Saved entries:
++++++

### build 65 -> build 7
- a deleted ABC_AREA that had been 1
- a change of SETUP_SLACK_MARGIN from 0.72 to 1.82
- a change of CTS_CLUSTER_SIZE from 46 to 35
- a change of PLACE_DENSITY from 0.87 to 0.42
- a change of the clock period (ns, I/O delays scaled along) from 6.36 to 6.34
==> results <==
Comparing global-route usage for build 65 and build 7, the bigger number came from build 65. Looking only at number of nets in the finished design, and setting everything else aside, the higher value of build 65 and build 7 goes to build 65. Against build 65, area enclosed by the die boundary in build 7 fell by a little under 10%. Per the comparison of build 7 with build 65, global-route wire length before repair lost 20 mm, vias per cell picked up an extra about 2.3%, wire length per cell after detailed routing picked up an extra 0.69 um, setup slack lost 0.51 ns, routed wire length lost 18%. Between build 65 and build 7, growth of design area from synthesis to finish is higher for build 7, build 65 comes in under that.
==> flow/design.v (excerpt) <==
module bolt_exec(
    input logic clk,
    input logic rst,  
    input logic [31:0] instr,  
    input logic [31:0] rs1,  
    input logic [31:0] rs2,  
    input logic [31:0] pc,  
    output logic [31:0] result,  
    output logic [31:0] next_pc,  
    output logic branch,  
    output logic reg_wr,  
    output logic mem_wr,  
    output logic mem_rd  
);
make LEC_CHECK=0 CAP_MARGIN=20 CORE_MARGIN=2 CORE_UTILIZATION=72 CTS_CLUSTER_DIAMETER=387 CTS_CLUSTER_SIZE=91 PLACE_DENSITY=0.37 SETUP_SLACK_MARGIN=0.5 SLEW_MARGIN=20 TNS_END_PERCENT=5 finish   # period 2.8 ns
run.sh (not shown) runs the stock make flow with config.mk's settings and CLKGATE_MAP_FILE=.
The starting point failed in detailed placement (3_5_place_dp) on DPL-0038.
--- flow/design.v ---
`timescale 1ns / 1ps
`default_nettype none
module counterModN #(
    parameter X = 5,   
    parameter N = 20   
) (
    input wire clk,       
    input wire ce,        
    input wire en,        
    input wire reset,     
    output reg [X-1:0] count  
);
    always @(posedge clk) begin
        if (reset) begin
            count <= 0;
        end else if (ce && en) begin
            if (count == N - 1) begin
                count <= 0;
            end else begin
                count <= count + 1;
            end
        end
    end
endmodule
`timescale 1ns / 1ps
`default_nettype none
module clockDivider #(
    parameter N = 500_000   
)(
    input wire clk,        
    input wire en,         
    input wire rst,        
    output reg clk_out,    
    output wire tick       
);
    wire [31:0] count;     
    counterModN #(.X(32), .N(N)) counterMod (
        .clk(clk),
        .ce(1'b1),
        .reset(rst),
        .en(en),
        .count(count)
    );
    assign tick = (count == N - 1) && !clk_out;
    always @(posedge clk) begin
        if (rst) begin
            clk_out <= 1'b0;
        end else if (count == N - 1) begin
            clk_out <= ~clk_out;
        end
    end
endmodule
`timescale 1ns / 1ps
`default_nettype none
module debouncer(
    input wire clk,        
    input wire ce,         
    input wire rst,        
    input wire in,         
    output wire out         
);
    reg q1, q2, q3;
    always @(posedge clk) begin
        if (rst) begin
            q1 <= 1'b0;
            q2 <= 1'b0;
            q3 <= 1'b0;
        end else if (ce) begin
            q1 <= in;
            q2 <= q1;
            q3 <= q2;
        end 
    end
    assign out = (rst == 1'b1) ? 1'b0 : (q1 & q2 & q3);
endmodule
`timescale 1ns / 1ps
`default_nettype none
module synchronizer(
    input wire clk,       
    input wire ce,        
    input wire rst,       
    input wire in,        
    output wire out       
);
    reg q1, q2;
    always @(posedge clk) begin
        if (rst) begin
            q1 <= 1'b0;
            q2 <= 1'b0;
        end else if (ce) begin
            q1 <= in;
            q2 <= q1;
        end
    end
    assign out = (rst) ? 1'b0 : q2;
endmodule
`timescale 1ns / 1ps
`default_nettype none
module shift_left_register(
    input wire        clk,     
    input wire        ce,      
    input wire        rst,     
    input wire        load,    
    input wire        en,      
    input wire [7:0]  Num,     
    output reg [15:0] Out      
);
    integer i;
    always @(posedge clk) begin
        if (rst) begin
            Out <= 16'b0;
        end else if (ce) begin
            if (load) begin
                Out <= {8'b0, Num};
            end else if (en) begin
                for (i = 15; i > 0; i = i - 1) begin
                    Out[i] <= Out[i - 1];
                end
                Out[0] <= 1'b0;
            end
        end
    end
endmodule
`timescale 1ns / 1ps
`default_nettype none
module shift_right_register(
    input wire clk,          
    input wire ce,           
    input wire rst,          
    input wire load,         
    input wire en,           
    input wire [7:0] Num,    
    output reg [7:0] Out     
);
    integer i;
    always @(posedge clk) begin
        if (rst) begin
            Out <= 8'b0;
        end else if (ce) begin
            if (load) begin
                Out <= Num;   
            end else if (en) begin
                for (i = 7; i > 0; i = i - 1) begin
                    Out[i - 1] <= Out[i];
                end
                Out[7] <= 1'b0;   
            end
        end
    end
endmodule
`timescale 1ns / 1ps
`default_nettype none
module CU(
    input wire b0,        
    input wire z,         
    input wire load,      
    output wire Psel,     
    output wire EP,       
    output wire EA,       
    output wire EB,       
    output wire LA,       
    output wire LB,       
    output wire RstP      
);
    assign Psel = b0;
    assign EP = (b0 & ~load);
    assign EA = (~z | load);
    assign EB = (~z | load);
    assign LA = load;
    assign LB = load;
    assign RstP = load;
endmodule
`timescale 1ns / 1ps
`default_nettype none
module BCD #(
    parameter W = 18   
)(
    input wire [W-1:0] bin,            
    output reg [W+(W-4)/3:0] bcd       
);
    integer i, j;
    always @(bin) begin
        for (i = 0; i <= W + (W-4)/3; i = i + 1) begin
            bcd[i] = 1'b0;
        end
        bcd[W-1:0] = bin;
        for (i = 0; i <= W - 4; i = i + 1) begin
            for (j = 0; j <= i / 3; j = j + 1) begin
                if (bcd[W - i + 4*j -: 4] > 4) begin                   
                    bcd[W - i + 4*j -: 4] = bcd[W - i + 4*j -: 4] + 4'd3;
                end
            end
        end
    end
endmodule
`timescale 1ns / 1ps
`default_nettype none
module seven_seg_decoder(
    input wire en,           
    input wire [3:0] num,    
    output reg [6:0] seg     
);
    always @ (num or en) begin
        if (en) begin
            case(num)
                4'd0: seg = 7'b1000000;   
                4'd1: seg = 7'b1111001;   
                4'd2: seg = 7'b0100100;   
                4'd3: seg = 7'b0110000;   
                4'd4: seg = 7'b0011001;   
                4'd5: seg = 7'b0010010;   
                4'd6: seg = 7'b0000010;   
                4'd7: seg = 7'b1111000;   
                4'd8: seg = 7'b0000000;   
                4'd9: seg = 7'b0010000;   
                default: seg = 7'b1111111;  
            endcase
        end else begin
            seg = 7'b1111111;   
        end
    end
endmodule
`timescale 1ns / 1ps
`default_nettype none
module seven_segment_scroller #(
    parameter DIV = 250000            
)(
    input wire clk,                   
    input wire reset,                 
    input wire button_left,           
    input wire button_right,          
    input wire [19:0] product,        
    input wire sign,                  
    output reg [6:0] seg,             
    output reg [3:0] an               
);
    wire slow_tick;                            
    wire slow_level;
    wire [1:0] switch_position;                
    wire debounced_button_left, debounced_button_right;
    wire final_button_left, final_button_right;
    wire [6:0] segment_internal[4:0];          
    reg [2:0] digit_selection;        
    clockDivider #(DIV) clk_divider (
        .clk(clk),
        .en(1'b1),
        .rst(reset),
        .clk_out(slow_level),
        .tick(slow_tick)
    );
    counterModN #(.X(2), .N(4)) position_counter (
        .clk(clk),
        .ce(slow_tick),
        .reset(reset),
        .en(1'b1),
        .count(switch_position)
    );
    debouncer btn_debouncer_left (
        .clk(clk),
        .ce(slow_tick),
        .rst(reset),
        .in(button_left),
        .out(debounced_button_left)
    );
    synchronizer btn_synchronizer_left (
        .clk(clk),
        .ce(slow_tick),
        .rst(reset),
        .in(debounced_button_left),
        .out(final_button_left)
    );
    debouncer btn_debouncer_right (
        .clk(clk),
        .ce(slow_tick),
        .rst(reset),
        .in(button_right),
        .out(debounced_button_right)
    );
    synchronizer btn_synchronizer_right (
        .clk(clk),
        .ce(slow_tick),
        .rst(reset),
        .in(debounced_button_right),
        .out(final_button_right)
    );
    reg button_right_old, button_left_old;
    reg button_right_raise, button_left_raise;  
    always @(posedge clk) begin
        if (reset) begin
            digit_selection <= 3'b000;
            button_right_old <= 0;
            button_left_old <= 0;
            button_right_raise <= 0;
            button_left_raise <= 0;
        end else if (slow_tick) begin
            button_right_raise <= (button_right_old != final_button_right && final_button_right == 1'b1);
            button_left_raise <= (button_left_old != final_button_left && final_button_left == 1'b1);
            button_right_old <= final_button_right;
            button_left_old <= final_button_left;
            if (button_right_raise) begin
                if (digit_selection > 0) begin
                    digit_selection <= digit_selection - 1;
                end
                button_right_raise <= 0;
            end
            if (button_left_raise) begin
                if (digit_selection < 2) begin
                    digit_selection <= digit_selection + 1;
                end
                button_left_raise <= 0;
            end
        end
    end
    seven_seg_decoder decoder_digit_0 (.en(1'b1), .num(product[3:0]), .seg(segment_internal[0]));
    seven_seg_decoder decoder_digit_1 (.en(1'b1), .num(product[7:4]), .seg(segment_internal[1]));
    seven_seg_decoder decoder_digit_2 (.en(1'b1), .num(product[11:8]), .seg(segment_internal[2]));
    seven_seg_decoder decoder_digit_3 (.en(1'b1), .num(product[15:12]), .seg(segment_internal[3]));
    seven_seg_decoder decoder_digit_4 (.en(1'b1), .num(product[19:16]), .seg(segment_internal[4]));
    always @(*) begin
        case (switch_position)
            2'b00: begin
                an = 4'b1110;
                seg = segment_internal[digit_selection];
            end
            2'b01: begin
                an = 4'b1101;
                seg = segment_internal[digit_selection + 1];
            end
            2'b10: begin
                an = 4'b1011;
                seg = segment_internal[digit_selection + 2];
            end
            2'b11: begin
                an = 4'b0111;
                if (sign == 1)
                    seg = 7'b0111111; 
                else
                    seg = 7'b1111111;
            end
            default: begin
                an = 4'b1111;
                seg = 7'b0000000;
            end
        endcase
    end
endmodule
`timescale 1ns / 1ps
`default_nettype none
module main #(
    parameter MAIN_DIV = 8,      
    parameter SCAN_DIV = 4       
)(
    input wire clk,
    input wire rst,    
    input wire btnC,   
    input wire btnL,   
    input wire btnR,   
    input wire [7:0] num1,   
    input wire [7:0] num2,   
    output wire [6:0] seg,            
    output wire [3:0] an,              
    output wire multiplicationFinished    
);
    wire dividedClock;   
    wire dividedTick;    
    clockDivider #(MAIN_DIV) clockDiv(
        .clk(clk),
        .rst(rst),
        .en(1'b1),
        .clk_out(dividedClock),
        .tick(dividedTick)
    );
    wire [7:0] num1Complement, num2Complement;
    wire [7:0] multiplier, multiplicand;
    wire [7:0] multiplicandShifted;
    wire [15:0] multiplierShifted;
    reg  [15:0] productReg;
    reg signReg;
    wire tempSign;
    wire [19:0] bcdOutput;
    wire [15:0] tempOutput;
    assign num1Complement = ~num1 + 1'b1;
    assign num2Complement = ~num2 + 1'b1;
    assign multiplier = (num1[7] == 1) ? num1Complement : num1;
    assign multiplicand = (num2[7] == 1) ? num2Complement : num2;
    wire enableDebounce, enableSync;
    debouncer debounceInst(
        .clk(clk),
        .ce(dividedTick),
        .rst(rst),
        .in(btnC),
        .out(enableDebounce)
    );
    synchronizer syncInst(
        .clk(clk),
        .ce(dividedTick),
        .rst(rst),
        .in(enableDebounce),
        .out(enableSync)
    );
    wire Psel, EP, EA, EB, LA, LB, RstP;
    shift_right_register shiftRightReg(
        .clk(clk),
        .ce(dividedTick),
        .rst(rst),
        .load(LB),
        .en(EB),
        .Num(multiplicand),
        .Out(multiplicandShifted)
    );
    shift_left_register shiftLeftReg(
        .clk(clk),
        .ce(dividedTick),
        .rst(rst),
        .load(LA),
        .en(EA),
        .Num(multiplier),
        .Out(multiplierShifted)
    );
    CU controlUnit(
        .b0(multiplicandShifted[0]),
        .z(multiplicationFinished),  
        .load(enableSync),
        .Psel(Psel),
        .EP(EP),
        .EA(EA),
        .EB(EB),
        .LA(LA),
        .LB(LB),
        .RstP(RstP)
    );
    assign multiplicationFinished = ~(multiplicandShifted[0] | multiplicandShifted[1] | multiplicandShifted[2] | multiplicandShifted[3] | multiplicandShifted[4] | multiplicandShifted[5] | multiplicandShifted[6] | multiplicandShifted[7]);
    always @(posedge clk) begin
        if (rst) begin
            productReg <= 16'b0;
            signReg <= 1'b0;
        end else if (!dividedTick) begin
            productReg <= productReg;
        end else if (RstP == 1) begin
            productReg <= 16'b0;
            signReg <= (num1[7] ^ num2[7]) && num1 != 0 && num2 != 0;
        end else if (EP == 1) begin
            productReg <= (Psel == 1) ? productReg + multiplierShifted : productReg;
        end else begin
            productReg <= productReg;
        end
    end
    assign tempOutput = productReg;
    assign tempSign = signReg;
    BCD #(16) bcdConverter(
        .bin(tempOutput),
        .bcd(bcdOutput)
    );
    seven_segment_scroller #(SCAN_DIV) sevenSegScroller(
        .clk(clk),
        .reset(rst | RstP),
        .button_left(btnL),
        .button_right(btnR),
        .product(bcdOutput),
        .sign(tempSign),
        .seg(seg),
        .an(an)
    );
endmodule
--- flow/run.sh ---
#!/bin/bash
# the make line also repeats each setting of config.mk as NAME=value (left out here)
make -C /OpenROAD-flow-scripts/flow DESIGN_CONFIG=/design/flow/config.mk WORK_HOME=/design/flow/orfs CLKGATE_MAP_FILE= finish
--- flow/constraint.sdc ---
create_clock -name core_clock -period 21.1 [get_ports {clk}]
set_input_delay 4.2200 -clock core_clock [delete_from_list [all_inputs] [get_ports {clk}]]
set_output_delay 4.2200 -clock core_clock [all_outputs]
set_load 0.01 [all_outputs]
--- flow/config.mk ---
export PLATFORM = sky130hd
export DESIGN_NAME = main
export DESIGN_NICKNAME = main
export VERILOG_FILES = /design/flow/design.v
export SDC_FILE = /design/flow/constraint.sdc
export NUM_CORES = 4
export LEC_CHECK = 0
export ABC_AREA = 1
export CAP_MARGIN = 20
export CORE_MARGIN = 2
export CORE_UTILIZATION = 40
export PLACE_DENSITY = 0.6
export SLEW_MARGIN = 20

++++++

=== Your instructions ===
Would you please return all lines of the data that include the word "detailed"?

=== Your response ===
Comparing global-route usage for build 65 and build 7, the bigger number came from build 65. Looking only at number of nets in the finished design, and setting everything else aside, the higher value of build 65 and build 7 goes to build 65. Against build 65, area enclosed by the die boundary in build 7 fell by a little under 10%. Per the comparison of build 7 with build 65, global-route wire length before repair lost 20 mm, vias per cell picked up an extra about 2.3%, wire length per cell after detailed routing picked up an extra 0.69 um, setup slack lost 0.51 ns, routed wire length lost 18%. Between build 65 and build 7, growth of design area from synthesis to finish is higher for build 7, build 65 comes in under that.
The starting point failed in detailed placement (3_5_place_dp) on DPL-0038.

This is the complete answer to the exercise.